Ecological dynamics

Vegetation at the site has a simple structure of extremely dense, low-growing sedge turf with few snow-tolerant forb species. The vegetation is dominated by one to two mat-forming sedges including Payson’s sedge (Carex paysonis), black alpine sedge (Carex nigricans), and northern singlespike sedge (Carex scirpoidea). Overall, due to harsh site conditions, there is lower species diversity although forbs do occur. Forbs at this site include Rocky Mountain groundsel (Packera streptanthifolia), Eschscholtz’s buttercup (Ranunculus eschscholtzii), and arrowleaf ragwort (Senecio triangularis).
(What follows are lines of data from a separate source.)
--- config.mk ---
export PLATFORM = sky130hd
export DESIGN_NAME = ioc_io_cmd
export DESIGN_NICKNAME = d
export VERILOG_FILES = /design/src/ioc_pkg.sv /design/src/ioc_term_if.sv /design/src/ioc_term_gen.sv /design/src/ioc_io_cmd.sv
export SDC_FILE = /design/constraint.sdc
export NUM_CORES = 1
export LEC_CHECK = 0
export ABC_AREA = 1
export BUFFER_PORTS_ARGS = -buffer_cell sky130_fd_sc_hd__buf_4
export CORE_ASPECT_RATIO = 0.5
export CORE_MARGIN = 2
export CORE_UTILIZATION = 41
export DETAILED_ROUTE_END_ITERATION = 8
export PLACE_DENSITY = 0.58
export SYNTH_ARGS = -nofsm -noshare
export SYNTH_HDL_FRONTEND = slang
export SYNTH_SLANG_ARGS = --single-unit
export TNS_END_PERCENT = 20
--- constraint.sdc ---
create_clock -name hclk -period 5.13 [get_ports hclk]
set_input_delay 0.513 -clock hclk [delete_from_list [all_inputs] [get_ports hclk]]
set_output_delay 0.513 -clock hclk [all_outputs]
set_load 0.01 [all_outputs]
Other species that occur at the site in high frequency include alpine timothy (Phleum alpinum), alpine bluegrass (Poa alpina), creeping sibbaldia (Sibbaldia procumbens), subalpine fleabane (Erigeron peregrinus), meadow bistort (Polygonum bistorta), varileaf cinquefoil (Potentilla diversifolia), and Rocky Mountain goldenrod (Solidago multiradiata). Growing season is very short, but all species are perennial and able to have very quick springtime assimilation. Other species may occur infrequently and in very low cover representing more incidental occurrence. Species found at this ecological site are designated as facultative wetland, facultative and facultative upland. Therefore, most species are neutral towards or have only a slight affinity to wetland areas. Specifically, Juncus mertensiana is a wetland obligate species and occurs infrequently and in very low cover, at this site. Carex paysonis occurs in high cover throughout most sites, and is a facultative upland species meaning that it is usually in non-wetland conditions, but may occur in wetlands. Carex nigricans can dominate sites, and is a facultative wetland designated species, which means that it is a hydrophyte, which usually occurs in wetlands but also may occur in non-wetland areas. Carex scirpoidea and Juncus parryi can have high coverage at sites, though not in high frequency through all sites, are considered facultative species, which means they can occur in wetland and non-wetland areas.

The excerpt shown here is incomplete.